Please retype the records below exactly as they stand.

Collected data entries
*** Begin section ***
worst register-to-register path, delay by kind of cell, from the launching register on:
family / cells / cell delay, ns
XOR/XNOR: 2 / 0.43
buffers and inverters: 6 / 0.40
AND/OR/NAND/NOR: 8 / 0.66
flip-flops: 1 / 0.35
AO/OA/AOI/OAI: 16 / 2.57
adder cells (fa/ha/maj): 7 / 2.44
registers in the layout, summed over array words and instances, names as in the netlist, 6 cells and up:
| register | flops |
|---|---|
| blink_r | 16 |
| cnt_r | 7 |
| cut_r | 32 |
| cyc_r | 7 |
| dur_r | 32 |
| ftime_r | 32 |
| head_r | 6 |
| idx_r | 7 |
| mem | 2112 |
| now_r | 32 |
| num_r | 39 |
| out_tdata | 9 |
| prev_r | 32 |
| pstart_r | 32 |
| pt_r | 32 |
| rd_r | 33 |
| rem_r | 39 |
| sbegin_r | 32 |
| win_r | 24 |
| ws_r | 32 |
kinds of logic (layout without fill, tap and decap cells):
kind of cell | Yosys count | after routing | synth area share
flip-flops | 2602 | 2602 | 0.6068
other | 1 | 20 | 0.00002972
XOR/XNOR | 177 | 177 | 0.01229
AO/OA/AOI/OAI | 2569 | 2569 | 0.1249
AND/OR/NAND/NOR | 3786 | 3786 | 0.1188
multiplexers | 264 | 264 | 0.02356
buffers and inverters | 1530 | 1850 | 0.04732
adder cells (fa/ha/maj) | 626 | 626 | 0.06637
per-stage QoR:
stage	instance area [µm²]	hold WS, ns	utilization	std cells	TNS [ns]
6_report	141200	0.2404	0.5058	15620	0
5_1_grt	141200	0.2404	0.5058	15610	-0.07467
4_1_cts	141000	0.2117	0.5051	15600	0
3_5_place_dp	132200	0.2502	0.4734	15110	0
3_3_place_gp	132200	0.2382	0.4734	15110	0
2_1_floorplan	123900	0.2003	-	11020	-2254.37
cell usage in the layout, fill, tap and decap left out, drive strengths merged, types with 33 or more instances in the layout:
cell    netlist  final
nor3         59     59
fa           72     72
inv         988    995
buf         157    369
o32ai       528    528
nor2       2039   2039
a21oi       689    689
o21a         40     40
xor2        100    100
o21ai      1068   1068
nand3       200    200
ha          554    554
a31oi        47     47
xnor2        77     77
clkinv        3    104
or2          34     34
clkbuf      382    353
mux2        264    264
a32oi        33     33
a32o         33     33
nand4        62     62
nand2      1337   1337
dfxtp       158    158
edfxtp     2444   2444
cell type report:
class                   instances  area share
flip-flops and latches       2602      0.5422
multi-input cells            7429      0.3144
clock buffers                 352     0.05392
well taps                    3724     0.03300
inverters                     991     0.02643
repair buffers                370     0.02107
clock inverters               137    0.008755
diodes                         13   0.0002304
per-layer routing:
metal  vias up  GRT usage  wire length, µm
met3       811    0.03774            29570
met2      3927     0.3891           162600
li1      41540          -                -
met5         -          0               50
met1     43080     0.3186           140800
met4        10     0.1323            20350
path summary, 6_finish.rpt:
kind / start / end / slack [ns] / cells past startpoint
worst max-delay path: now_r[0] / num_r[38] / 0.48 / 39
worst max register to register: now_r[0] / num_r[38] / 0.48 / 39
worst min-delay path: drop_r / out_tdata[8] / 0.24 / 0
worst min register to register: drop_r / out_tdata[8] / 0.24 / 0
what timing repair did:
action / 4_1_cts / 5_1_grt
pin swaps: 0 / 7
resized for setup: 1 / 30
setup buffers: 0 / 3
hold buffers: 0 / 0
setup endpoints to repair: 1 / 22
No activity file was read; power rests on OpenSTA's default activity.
*** End section ***
### Task result
worst register-to-register path, delay by kind of cell, from the launching register on:
family / cells / cell delay, ns
XOR/XNOR: 2 / 0.43
buffers and inverters: 6 / 0.40
AND/OR/NAND/NOR: 8 / 0.66
flip-flops: 1 / 0.35
AO/OA/AOI/OAI: 16 / 2.57
adder cells (fa/ha/maj): 7 / 2.44
registers in the layout, summed over array words and instances, names as in the netlist, 6 cells and up:
| register | flops |
|---|---|
| blink_r | 16 |
| cnt_r | 7 |
| cut_r | 32 |
| cyc_r | 7 |
| dur_r | 32 |
| ftime_r | 32 |
| head_r | 6 |
| idx_r | 7 |
| mem | 2112 |
| now_r | 32 |
| num_r | 39 |
| out_tdata | 9 |
| prev_r | 32 |
| pstart_r | 32 |
| pt_r | 32 |
| rd_r | 33 |
| rem_r | 39 |
| sbegin_r | 32 |
| win_r | 24 |
| ws_r | 32 |
kinds of logic (layout without fill, tap and decap cells):
kind of cell | Yosys count | after routing | synth area share
flip-flops | 2602 | 2602 | 0.6068
other | 1 | 20 | 0.00002972
XOR/XNOR | 177 | 177 | 0.01229
AO/OA/AOI/OAI | 2569 | 2569 | 0.1249
AND/OR/NAND/NOR | 3786 | 3786 | 0.1188
multiplexers | 264 | 264 | 0.02356
buffers and inverters | 1530 | 1850 | 0.04732
adder cells (fa/ha/maj) | 626 | 626 | 0.06637
per-stage QoR:
stage	instance area [µm²]	hold WS, ns	utilization	std cells	TNS [ns]
6_report	141200	0.2404	0.5058	15620	0
5_1_grt	141200	0.2404	0.5058	15610	-0.07467
4_1_cts	141000	0.2117	0.5051	15600	0
3_5_place_dp	132200	0.2502	0.4734	15110	0
3_3_place_gp	132200	0.2382	0.4734	15110	0
2_1_floorplan	123900	0.2003	-	11020	-2254.37
cell usage in the layout, fill, tap and decap left out, drive strengths merged, types with 33 or more instances in the layout:
cell    netlist  final
nor3         59     59
fa           72     72
inv         988    995
buf         157    369
o32ai       528    528
nor2       2039   2039
a21oi       689    689
o21a         40     40
xor2        100    100
o21ai      1068   1068
nand3       200    200
ha          554    554
a31oi        47     47
xnor2        77     77
clkinv        3    104
or2          34     34
clkbuf      382    353
mux2        264    264
a32oi        33     33
a32o         33     33
nand4        62     62
nand2      1337   1337
dfxtp       158    158
edfxtp     2444   2444
cell type report:
class                   instances  area share
flip-flops and latches       2602      0.5422
multi-input cells            7429      0.3144
clock buffers                 352     0.05392
well taps                    3724     0.03300
inverters                     991     0.02643
repair buffers                370     0.02107
clock inverters               137    0.008755
diodes                         13   0.0002304
per-layer routing:
metal  vias up  GRT usage  wire length, µm
met3       811    0.03774            29570
met2      3927     0.3891           162600
li1      41540          -                -
met5         -          0               50
met1     43080     0.3186           140800
met4        10     0.1323            20350
path summary, 6_finish.rpt:
kind / start / end / slack [ns] / cells past startpoint
worst max-delay path: now_r[0] / num_r[38] / 0.48 / 39
worst max register to register: now_r[0] / num_r[38] / 0.48 / 39
worst min-delay path: drop_r / out_tdata[8] / 0.24 / 0
worst min register to register: drop_r / out_tdata[8] / 0.24 / 0
what timing repair did:
action / 4_1_cts / 5_1_grt
pin swaps: 0 / 7
resized for setup: 1 / 30
setup buffers: 0 / 3
hold buffers: 0 / 0
setup endpoints to repair: 1 / 22
No activity file was read; power rests on OpenSTA's default activity.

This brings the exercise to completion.